Repeat the first line of the listing and each line after it, exactly, through the line containing "input logic [SEL_W-1:0]".

+---+

File: src/rtl/cs_sched_pkg.sv
// Shared types and helpers for the chip-select round-robin scheduler.
// The rr_pick helper is also used by other shared-resource arbiters.
package cs_sched_pkg;

    localparam int NUM_REQ = 8;
    localparam int SEL_W   = 3;

    typedef enum logic [1:0] {
        ST_IDLE  = 2'd0,
        ST_GRANT = 2'd1,
        ST_GAP   = 2'd2
    } state_e;

    // Returns {found, index}. The search starts at ptr and moves upward,
    // wrapping 7->0, so the requester closest above ptr wins.
    function automatic logic [SEL_W:0] rr_pick(input logic [NUM_REQ-1:0] req,
                                               input logic [SEL_W-1:0]   ptr);
        logic [SEL_W:0]   res;
        logic [SEL_W-1:0] idx;
        res = '0;
        // Walk offsets high to low so the smallest offset is written last.
        for (int k = NUM_REQ - 1; k >= 0; k--) begin
            idx = ptr + SEL_W'(k);
            if (req[idx]) begin
                res = {1'b1, idx};
            end
        end
        return res;
    endfunction

endpackage

File: src/rtl/rr_arb8.sv
// Combinational 8-way round-robin priority picker.
// The caller owns the pointer; this block only searches from it.
module rr_arb8
    import cs_sched_pkg::*;
(
    input  logic [NUM_REQ-1:0] req_i,
    input  logic [SEL_W-1:0]   ptr_i,
    output logic               valid_o,
    output logic [SEL_W-1:0]   idx_o
);

    logic [SEL_W:0] pick;

    always_comb begin
        pick    = rr_pick(req_i, ptr_i);
        valid_o = pick[SEL_W];
        idx_o   = pick[SEL_W-1:0];
    end

endmodule

File: src/rtl/cs_rr_scheduler.sv
// Round-robin owner of a 3-to-8 active-low chip-select decoder.
// Each grant is a bounded slot followed by an optional all-deselected gap.
//
// state    | meaning
// ---------+-----------------------------------------------------------
// ST_IDLE  | no grant, decoder disabled, waiting for any request
// ST_GRANT | one requester owns the decoder, slot counter running
// ST_GAP   | turnaround, decoder disabled, gap counter running
module cs_rr_scheduler
    import cs_sched_pkg::*;
#(
    parameter int SLOT_W     = 4,
    parameter int GAP_CYCLES = 1
) (
    input  logic               clk,
    input  logic               rst,
    input  logic [NUM_REQ-1:0] req,
    input  logic [SLOT_W-1:0]  slot_len,
    output logic               enb,
    output logic [SEL_W-1:0]   sel,
    output logic [NUM_REQ-1:0] gnt,
    output logic               busy
);

    localparam logic [2:0] GAP_LD = 3'(GAP_CYCLES);

    state_e              state_q, state_d;
    logic [SEL_W-1:0]    ptr_q, ptr_d;
    logic [SEL_W-1:0]    sel_q, sel_d;
    logic                enb_q, enb_d;
    logic [NUM_REQ-1:0]  gnt_q, gnt_d;
    logic                busy_q, busy_d;
    logic [SLOT_W-1:0]   slot_cnt_q, slot_cnt_d;
    logic [2:0]          gap_cnt_q, gap_cnt_d;

    logic [SEL_W-1:0]    arb_ptr;
    logic                arb_valid;
    logic [SEL_W-1:0]    arb_idx;
    logic [SLOT_W-1:0]   slot_ld;
    logic                start_grant;
    logic                grant_end;

    // A grant ending with no gap re-arbitrates from the advanced pointer
    // in the same edge, so the picker sees sel+1 rather than ptr_q.
    always_comb begin
        arb_ptr = ptr_q;
        if (state_q == ST_GRANT) begin
            arb_ptr = sel_q + SEL_W'(1);
        end
    end

    rr_arb8 u_arb (
        .req_i   (req),
        .ptr_i   (arb_ptr),
        .valid_o (arb_valid),
        .idx_o   (arb_idx)
    );

    always_comb begin
        slot_ld = slot_len;
        if (slot_len == '0) begin
            slot_ld = SLOT_W'(1);
        end
    end

    always_comb begin
        grant_end = (slot_cnt_q == SLOT_W'(1)) || !req[sel_q];
    end

    always_comb begin
        state_d     = state_q;
        ptr_d       = ptr_q;
        sel_d       = sel_q;
        enb_d       = enb_q;
        gnt_d       = gnt_q;
        slot_cnt_d  = slot_cnt_q;
        gap_cnt_d   = gap_cnt_q;
        start_grant = 1'b0;

        case (state_q)
            ST_IDLE: begin
                enb_d = 1'b1;
                gnt_d = '0;
                if (arb_valid) begin
                    start_grant = 1'b1;
                end
            end

            ST_GRANT: begin
                if (grant_end) begin
                    ptr_d = sel_q + SEL_W'(1);
                    enb_d = 1'b1;
                    gnt_d = '0;
                    if (GAP_CYCLES > 0) begin
                        state_d   = ST_GAP;
                        gap_cnt_d = GAP_LD;
                    end else if (arb_valid) begin
                        start_grant = 1'b1;
                    end else begin
                        state_d = ST_IDLE;
                    end
                end else begin
                    slot_cnt_d = slot_cnt_q - SLOT_W'(1);
                end
            end

            ST_GAP: begin
                enb_d = 1'b1;
                gnt_d = '0;
                // <=1 rather than ==1 so a zero count can never stall here.
                if (gap_cnt_q <= 3'd1) begin
                    if (arb_valid) begin
                        start_grant = 1'b1;
                    end else begin
                        state_d = ST_IDLE;
                    end
                end else begin
                    gap_cnt_d = gap_cnt_q - 3'd1;
                end
            end

            default: begin
                state_d = ST_IDLE;
                enb_d   = 1'b1;
                gnt_d   = '0;
            end
        endcase

        if (start_grant) begin
            state_d    = ST_GRANT;
            sel_d      = arb_idx;
            gnt_d      = NUM_REQ'(1) << arb_idx;
            enb_d      = 1'b0;
            slot_cnt_d = slot_ld;
        end

        busy_d = (state_d != ST_IDLE);
    end

    always_ff @(posedge clk or posedge rst) begin
        if (rst) begin
            state_q    <= ST_IDLE;
            ptr_q      <= '0;
            sel_q      <= '0;
            enb_q      <= 1'b1;
            gnt_q      <= '0;
            busy_q     <= 1'b0;
            slot_cnt_q <= '0;
            gap_cnt_q  <= '0;
        end else begin
            state_q    <= state_d;
            ptr_q      <= ptr_d;
            sel_q      <= sel_d;
            enb_q      <= enb_d;
            gnt_q      <= gnt_d;
            busy_q     <= busy_d;
            slot_cnt_q <= slot_cnt_d;
            gap_cnt_q  <= gap_cnt_d;
        end
    end

    assign enb  = enb_q;
    assign sel  = sel_q;
    assign gnt  = gnt_q;
    assign busy = busy_q;

endmodule

File: config.mk
export PLATFORM = sky130hd
export DESIGN_NAME = cs_rr_scheduler
export DESIGN_NICKNAME = d
export VERILOG_FILES = /design/src/rtl/cs_sched_pkg.sv /design/src/rtl/rr_arb8.sv /design/src/rtl/cs_rr_scheduler.sv
export SDC_FILE = /design/constraint.sdc
export NUM_CORES = 1
export LEC_CHECK = 0
export BUFFER_PORTS_ARGS = -buffer_cell sky130_fd_sc_hd__buf_2
export CAP_MARGIN = 20
export CORE_UTILIZATION = 55
export DETAILED_ROUTE_END_ITERATION = 8
export PLACE_DENSITY = 0.88
export SLEW_MARGIN = 15
export SYNTH_ARGS = -nofsm -noshare
export SYNTH_HDL_FRONTEND = slang
export SYNTH_HIERARCHICAL = 1
export SYNTH_SLANG_ARGS = --single-unit
File: constraint.sdc
create_clock -name clk -period 4.9 [get_ports clk]
set_clock_uncertainty 0.15 [all_clocks]
set_input_delay 0.735 -clock clk [delete_from_list [all_inputs] [get_ports clk]]
set_output_delay 0.735 -clock clk [all_outputs]
set_load 0.01 [all_outputs]
; ---- Word level (Yosys, flattened, before mapping)
; Index checks and enable logic that the tools add are counted.
[word_totals]
ff_bits = 25
inputBits = 14
output_inout_bits = 13
word_cells = 94
[classes]
add_sub_neg = 10
order_cmp = 10
eq_ne = 7
shift = 1
n_mux = 48
n_reduce_logical = 10
[ops]
columns = cell, n
row1 = 2-to-1 mux 4 bit, 12
row2 = "< comparator 3 x 4 -> 1 bit, second input constant", 9
row3 = binary-select mux 1 bit (select 3 bit), 9
row4 = 2-to-1 mux 8 bit, 3
row5 = 2-to-1 mux 1 bit, 14
row6 = "adder 3 bit, second input constant", 4
row7 = 2-to-1 mux 3 bit, 3
row8 = 2-to-1 mux 2 bit, 4
row9 = "<< shifter 1 x 3 -> 8 bit, first input constant", 1
row10 = "adder 3 x 1 -> 3 bit, second input constant", 2
row11 = "adder 3 x 2 -> 3 bit, second input constant", 2
row12 = "!= test 2 bit, second input constant", 3
row13 = case mux 2 bit (3 select lines), 1
row14 = case mux 3 bit (2 select lines), 1
row15 = nonzero test 2 bit, 3
row16 = "== test 4 x 1 -> 1 bit, second input constant", 1
row17 = logical NOT 4 bit, 1
row18 = AND reduction 2 bit, 2
row19 = "subtractor 4 x 1 -> 4 bit, second input constant", 1
row20 = "<= comparator 3 x 1 -> 1 bit, second input constant", 1
row21 = "!= test 3 bit, second input constant", 1
row22 = AND reduction 3 bit, 1
row23 = "subtractor 3 x 1 -> 3 bit, second input constant", 1
row24 = "== test 2 x 1 -> 1 bit, second input constant", 1
row25 = other kinds (5), 5

; ---- Logic depth before layout (Yosys ltp)
; Gate-level depths: netlist (run 1).
[depth]
ltp_word = 18
ltp_mapped = 16
mapped_depth_nobuf = 13

; ---- Hierarchy
; The synthesis (run 1) kept the hierarchy.
[modules_own_cells]
columns = module, n_inst, cells_per_inst, area_each_um2, seq_area_each_um2
row1 = cs_rr_scheduler, 1, 112, 1292.5, 626.9
row2 = rr_arb8, 1, 86, 834.6, 0.0

; ---- Least setup slack after synthesis (run 1)
; OpenSTA, ideal clock, no wires.
[synth_timing]
kind = reg-to-reg
from = register state_q[1]
to = register gnt_q[0], in the netlist gnt[0]
setup_time_ns = 0.121
t_arrival_ns = 3.842
required_time_ns = 4.629
path_slack_ns = 0.787
path_stages_with_launch = 15
synth_period_minus_slack_ns = 4.113
cell_sequence = dfrtp_1 > inv_1 > nand2_1 > o21ai_0 > clkbuf_4 > inv_1 > ha_1 > buf_6 > mux2_1 > mux4_2 > a2111oi_2 > o311ai_1 > a22oi_1 > nor2_1 > a22o_1
[synth_lines]
columns = item, line_no
row1 = "start, declared", cs_rr_scheduler.sv:27  ; state_e state_q, state_d;
row2 = "start signal, assigned", cs_rr_scheduler.sv:151  ; state_q <= state_d;
row3 = == test 2 x 1 -> 1 bit (*), cs_rr_scheduler.sv:47  ; if (state_q == ST_GRANT) begin
row4 = 2-to-1 mux 3 bit (*), cs_rr_scheduler.sv:47
row5 = net arb_ptr[0], cs_rr_scheduler.sv:36  ; logic [SEL_W-1:0] arb_ptr;
row6 = adder 3 bit, cs_sched_pkg.sv:23  ; idx = ptr + SEL_W'(k);
row7 = binary-select mux 1 bit (select 3 bit), cs_sched_pkg.sv:24  ; if (req[idx]) begin
row8 = 2-to-1 mux 1 bit (implied by the code), cs_sched_pkg.sv:24
row9 = 2-to-1 mux 4 bit (7 in series), cs_sched_pkg.sv:24
row10 = 2-to-1 mux 4 bit (*), cs_sched_pkg.sv:24
row11 = net arb_idx[1], cs_rr_scheduler.sv:38  ; logic [SEL_W-1:0] arb_idx;
row12 = << shifter 1 x 3 -> 8 bit (*), cs_rr_scheduler.sv:132  ; gnt_d = NUM_REQ'(1) << arb_idx;
row13 = 2-to-1 mux 8 bit (*), cs_rr_scheduler.sv:129  ; if (start_grant) begin
row14 = "end signal, assigned", cs_rr_scheduler.sv:155  ; gnt_q <= gnt_d;
row15 = "end, declared", cs_rr_scheduler.sv:31  ; logic [NUM_REQ-1:0] gnt_q, gnt_d;
; Mark *: on every way through the listed nets, which the timed path passes. The rest lies on a longest branch. The select of a mux whose other input is x is not followed.
; A chain may end at the register's enable or synchronous reset.

; ---- Final worst setup path (run 1)
[layout_timing]
from = register sel_q[0], in the netlist sel[0]
to = register gnt_q[6], in the netlist gnt[6]
[layout_lines]
columns = item, line_no
row1 = "start, declared", cs_rr_scheduler.sv:29  ; logic [SEL_W-1:0] sel_q, sel_d;
row2 = "start signal, assigned", cs_rr_scheduler.sv:153  ; sel_q <= sel_d;
row3 = adder 3 x 1 -> 3 bit (*), cs_rr_scheduler.sv:48  ; arb_ptr = sel_q + SEL_W'(1);
row4 = 2-to-1 mux 3 bit (*), cs_rr_scheduler.sv:47
row5 = net arb_ptr[1], cs_rr_scheduler.sv:36
row6 = adder 3 bit, cs_sched_pkg.sv:23
row7 = binary-select mux 1 bit (select 3 bit), cs_sched_pkg.sv:24
row8 = 2-to-1 mux 1 bit (implied by the code), cs_sched_pkg.sv:24
row9 = 2-to-1 mux 4 bit (7 in series), cs_sched_pkg.sv:24
row10 = 2-to-1 mux 4 bit (*), cs_sched_pkg.sv:24
row11 = net arb_idx[1], cs_rr_scheduler.sv:38
row12 = << shifter 1 x 3 -> 8 bit (*), cs_rr_scheduler.sv:132
row13 = 2-to-1 mux 8 bit (*), cs_rr_scheduler.sv:129
; Marks and branches as above.

==> results.cfg, run 1 <==
[run_status]
status = complete, no violations

[placed_design]
gp_congestion = 0.9372
dp_hpwl_mm = 3.202
dp.cells = 263
port_buffers = 26
placedInstanceArea_um2 = 2240

[global_route]
grt_max_degree = 26
grt_use_met3_pct = 2.143
use_met1_pct = 31.72
overflow = 0
grt_pass1_wl_mm = 7.327
grt_use_met2_pct = 38.30
busiest_layer = met2
grt_use_total_pct = 22.92
antenna_found_initial = 0
grt_pass1_vias = 1546

[die]
die_x_um = 64.19
fp-row-count = 22
die_y_um = 64.19
ioPinCount = 27
start_util_pct = 57.67
die_area_um2 = 4120
coreArea_um2 = 3689

[timing]
fmax_mhz = 221.4
min_period_ps = 4516
worst_pin_slew_ps = 906.1
rsz0062_at_grt = false
whs_ps = 319.0
finalHoldViolCount = 0
period_share_pct = 92.17
slew_violations = 0
setup_violations = 0
final.setup.tns_ps = 0
slew_headroom_pct = 39.14

[synthesis]
yosysTopAreaCellShare_pct = 28.24
netlist_area_um2 = 2127
synth_edf_count = 0
synth-async-reset-ratio_pct = 100.0
yosys_warnings = 6
yosysUniqueCellTypes = 60
synthAdderAreaFrac_pct = 3.529
ys_dominant_reg_cell = dfrtp_1
syn_nets = 218
ys_top_cells_by_area = dfrtp_1 (28%), mux4_2 (7.4%), mux2_2 (5.3%), mux4_1 (4.9%), ha_1 (3.5%)
ys_seq_area_share_pct = 29.47
synth-compound-area-share_pct = 18.65
synth_mux_area_share_pct = 26.12
ys_seq_elements = 25
yosysMostFrequentCell = dfrtp_1
synth-xor-area-share_pct = 2.059
avgSynthCellArea_um2 = 10.74
synth_area_leader_cell = dfrtp_1
synth_top_family_by_area = multiplexers
syn_inst = 198
synth_common_cells = dfrtp_1 (24), inv_1 (13), nand2_1 (11), nor2_1 (11)
synth_simple_gate_area_share_pct = 13.88

[routing]
dr.pass1.iters = 4
via_per_inst = 6.313
ant_nets = 0
vias = 1692
first_iter_violations = 99
drc = 0
wl_per_cell_um = 16.49
wirelength_mm = 4.418

[cts]
cts_sinks = 25
clk-insertion-delay-late_ps = 270
htree_levels = 1
cts_setup_buffers = 0
hold_buffers = 0
ctsResizeCount = 0
clkTransAtPathRegs_ps = 80
clk_path_buf_depth = 2
cts-buffers-inserted = 3
cts_tree = done
root_buffer = clkbuf_8

[worst_hold_path]
hold_path_class = register to register
min_from = enb

[critical_path]
r2r-start = sel[0]
cp_data_arrival_time_ps = 4570
crit_path_end_kind = register
crit_fanout = 15
worstSetupPathType = register to register
startpoint_type = register
cp-startpoint = sel[0]
critical_path_required_ps = 4950

[layout]
finalNonFillerCells = 268
area_growth_pct = 8.118
final_layout_size_suffix_gt1_share_pct = 29.09
diodes = 0
design_area_um2 = 2300
final_nets = 241

[run]
cap_viol_max_count = 0
[final timing paths]
path,to,slack (ps),cells after the start
hold reg to reg,enb,320,2
setup reg to reg,gnt[6],380,11
max in group asynchronous,enb,3690,3
setup / recovery,gnt[6],380,11
hold / removal,enb,320,2
min in group asynchronous,slot_cnt_q[3],350,2
[through the flow]
step	utilization [%]	setup slack, ps
4_1_cts	61.94	393.8
3_3_place_gp	60.72	639.8
6_report	62.35	383.5
5_1_grt	62.35	145.0
3_5_place_dp	60.72	439.7
2_1_floorplan	-	787.2
[layout make-up]
| type | count | area (µm²) |
|---|---|---|
| Clock buffer | 4 | 45.04 |
| Fill cell | 304 | 1389 |
| Inverter | 13 | 48.80 |
| Multi-Input combinational cell | 150 | 1366 |
| Sequential cell | 25 | 626.9 |
| Tap cell | 48 | 60.06 |
| Timing Repair Buffer | 28 | 152.6 |
[critical path, stage by stage, from the launching register on]
cell and delay [ps]:
dfrtp_1 490, ha_1 350, mux2_2 390, inv_1 130, ha_1 600, mux2_2 400
mux4_2 520, a2111oi_2 390, o311ai_1 140, a22oi_1 470, nor2b_1 250, a22o_1 150
[cell families after synthesis]
family,count (synthesis)
flip-flops,25
XOR/XNOR,5
adder cells (fa/ha/maj),6
multiplexers,35
AO/OA/AOI/OAI,53
buffers and inverters,23
AND/OR/NAND/NOR,51
[state kept, by name, indices dropped and copies added, names as in the netlist]
register	cells
ptr_q	3
sel	3
gap_cnt_q	3
slot_cnt_q	4
busy	1
gnt	8
enb	1
state_q	2
[cells in the final DEF, fill, tap and decap left out, types with 4 or more instances in the layout]
| cell type | Yosys | final |
|---|---|---|
| a22o_1 | 8 | 8 |
| mux4_1 | 4 | 4 |
| o21ai_0 | 8 | 7 |
| a21oi_1 | 10 | 10 |
| nor2b_1 | 5 | 5 |
| dfrtp_1 | 24 | 24 |
| mux2_4 | 5 | 5 |
| buf_2 | 0 | 26 |
| nor2_1 | 11 | 11 |
| mux2_2 | 10 | 10 |
| ha_1 | 6 | 6 |
| inv_1 | 13 | 13 |
| mux4_2 | 7 | 7 |
| mux2i_1 | 6 | 6 |
| nand2_1 | 11 | 11 |
[layer usage]
| metal | routed length, µm | vias to the layer above |
|---|---|---|
| met5 | 0 | - |
| met4 | 29 | 0 |
| met3 | 180 | 4 |
| met2 | 2165 | 44 |
| met1 | 2042 | 843 |
| li1 | - | 801 |
Power of run 1 is not shown: default switching activity piles up to over one toggle a cycle in this logic, so the estimate is an artifact.
==> inputs of run 2 (changes only) <==
- SYNTH_HIERARCHICAL: 1 -> default
==> run 2 against run 1 <==
Effect of this change:
- non-clock buffer count down 2
- global-route usage increased by 3.3 points
- worst setup slack improved by 650 ps
- core utilization is essentially flat
- final area grew 8.4%
- worst hold slack better by 22 ps
- critical path depth shrank 1
- sequential share of layout area decreased by 2.1 points
==> results.cfg, run 2 <==
[synthesis]
yosys_warnings = 0
ys_dominant_reg_cell = dfrtp_1
synth_common_cells = nand2_1 (25), dfrtp_1 (24), inv_1 (14), mux2i_1 (14)
syn_nets = 264
yosysMostFrequentCell = nand2_1
yosysUniqueCellTypes = 65
syn_inst = 244
ys_top_cells_by_area = dfrtp_1 (26%), mux2i_1 (6.1%), mux2i_4 (4.9%), nand2_1 (4.1%), ha_1 (3.3%)
synth_edf_count = 0
ys_seq_area_share_pct = 27.23
netlist_area_um2 = 2302
avgSynthCellArea_um2 = 9.435
synth_area_leader_cell = dfrtp_1
synth-async-reset-ratio_pct = 100.0
ys_seq_elements = 25
yosysTopAreaCellShare_pct = 26.09

[run_status]
status = complete, no violations

[cts]
htree_levels = 1
cts_setup_buffers = 0
cts_tree = done
clkTransAtPathRegs_ps = 90
clk_path_buf_depth = 2
clk-insertion-delay-late_ps = 270
cts-buffers-inserted = 3
cts_sinks = 25
root_buffer = clkbuf_8
ctsResizeCount = 0
hold_buffers = 0

[timing]
setup_violations = 0
finalHoldViolCount = 0
slew_violations = 0
rsz0062_at_grt = false
period_share_pct = 78.92
final.setup.tns_ps = 0
min_period_ps = 3867
worst_pin_slew_ps = 950.7
fmax_mhz = 258.6
slew_headroom_pct = 36.55

[layout]
layout_common_cells = buf_2 (26), nand2_1 (25), dfrtp_1 (24), inv_1 (14), mux2i_1 (14)
final_nets = 287
area_growth_pct = 8.315
largest_register_ffs = 8
final_common_cell = buf_2
multi_input_area_um2 = 1563
diodes = 0
final_layout_size_suffix_gt1_share_pct = 23.68
seq_area_um2 = 626.9
nFillCells = 340

[global_route]
antenna_found_initial = 0
overflow = 0
grt_pass1_wl_mm = 8.783
grt_use_total_pct = 26.26
grt_pass1_vias = 1804
grt_max_degree = 26

[routing]
wirelength_mm = 5.457
first_iter_violations = 130
ant_nets = 0
dr.pass1.iters = 4
via_per_inst = 6.203
drc = 0
vias = 1960
wl_per_cell_um = 17.27

[critical_path]
startpoint_type = register
crit_chain = nand2b_1, mux2i_4, inv_2, ha_1, mux4_2, a21boi_0, a221o_1, o21ba_1, nor2b_4, a22o_1
cpMaxStageDelayCell = ha_1
cp_slowest_stage_delay_ps = 610
worstSetupPathType = register to register
crit_path_end_kind = register
crit_buf_inv = 1
crit_fanout = 11
critPathTopFamily = compound AO/OA/AOI/OAI gates
critical_path_required_ps = 4920
cp_data_arrival_time_ps = 3880

[die]
coreArea_um2 = 4000
die_y_um = 66.70
die_area_um2 = 4449
start_util_pct = 57.55
fp-row-count = 23
die_x_um = 66.70
ioPinCount = 27

[placed_design]
gp_congestion = 0.9653
port_buffers = 26
dp_hpwl_mm = 4.206

[run]
cap_viol_max_count = 0

[worst_hold_path]
hold_path_class = register to register
-- run 2: tightest hold or removal path, stage by stage, from the launching register on --
cell and delay [ps]:
dfrtp_1 350, nand2_1 40, o21ai_1 60
-- run 2: final timing paths --
path                            start            end  slack, ps  depth (start not counted)
setup / recovery           state_q[1]         gnt[1]       1030                         10
hold / removal                 gnt[2]         gnt[2]        340                          2
setup reg to reg           state_q[1]         gnt[1]       1030                         10
hold reg to reg                gnt[2]         gnt[2]        340                          2
max in group asynchronous         rst     state_q[0]       3510                          2
min in group asynchronous         rst  slot_cnt_q[3]        510                          2
-- run 2: final cells by class --
cell class                 instances  share of cell area [%]
clock buffer                       3                   1.656
clock inverter                     1                  0.3011
inverter                          16                   2.509
multi-input combinational        195                   62.67
sequential                        25                   25.14
tap                               50                   2.509
timing repair buffer              26                   5.218
-- run 2: routing by layer --
metal  vias to the layer above  share of wire (%)  track usage, %
met3                         4                3.7           3.253
met1                       940                 48           36.39
li1                        953                  -               -
met4                         0               0.88           3.723
met2                        63                 47           44.32
met5                         -                  0               0
-- run 2: kinds of logic (layout without fill, tap and decap cells) --
| kind of cell | count (synthesis) | in the layout | synth area share [%] |
|---|---|---|---|
| multiplexers | 32 | 32 | 19.13 |
| adder cells (fa/ha/maj) | 6 | 6 | 3.261 |
| XOR/XNOR | 11 | 11 | 4.511 |
| AND/OR/NAND/NOR | 69 | 69 | 15.87 |
| AO/OA/AOI/OAI | 77 | 77 | 25.11 |
| flip-flops | 25 | 25 | 27.23 |
| buffers and inverters | 24 | 46 | 4.891 |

+---+

| Solution for this problem |
File: src/rtl/cs_sched_pkg.sv
// Shared types and helpers for the chip-select round-robin scheduler.
// The rr_pick helper is also used by other shared-resource arbiters.
package cs_sched_pkg;

    localparam int NUM_REQ = 8;
    localparam int SEL_W   = 3;

    typedef enum logic [1:0] {
        ST_IDLE  = 2'd0,
        ST_GRANT = 2'd1,
        ST_GAP   = 2'd2
    } state_e;

    // Returns {found, index}. The search starts at ptr and moves upward,
    // wrapping 7->0, so the requester closest above ptr wins.
    function automatic logic [SEL_W:0] rr_pick(input logic [NUM_REQ-1:0] req,
                                               input logic [SEL_W-1:0]   ptr);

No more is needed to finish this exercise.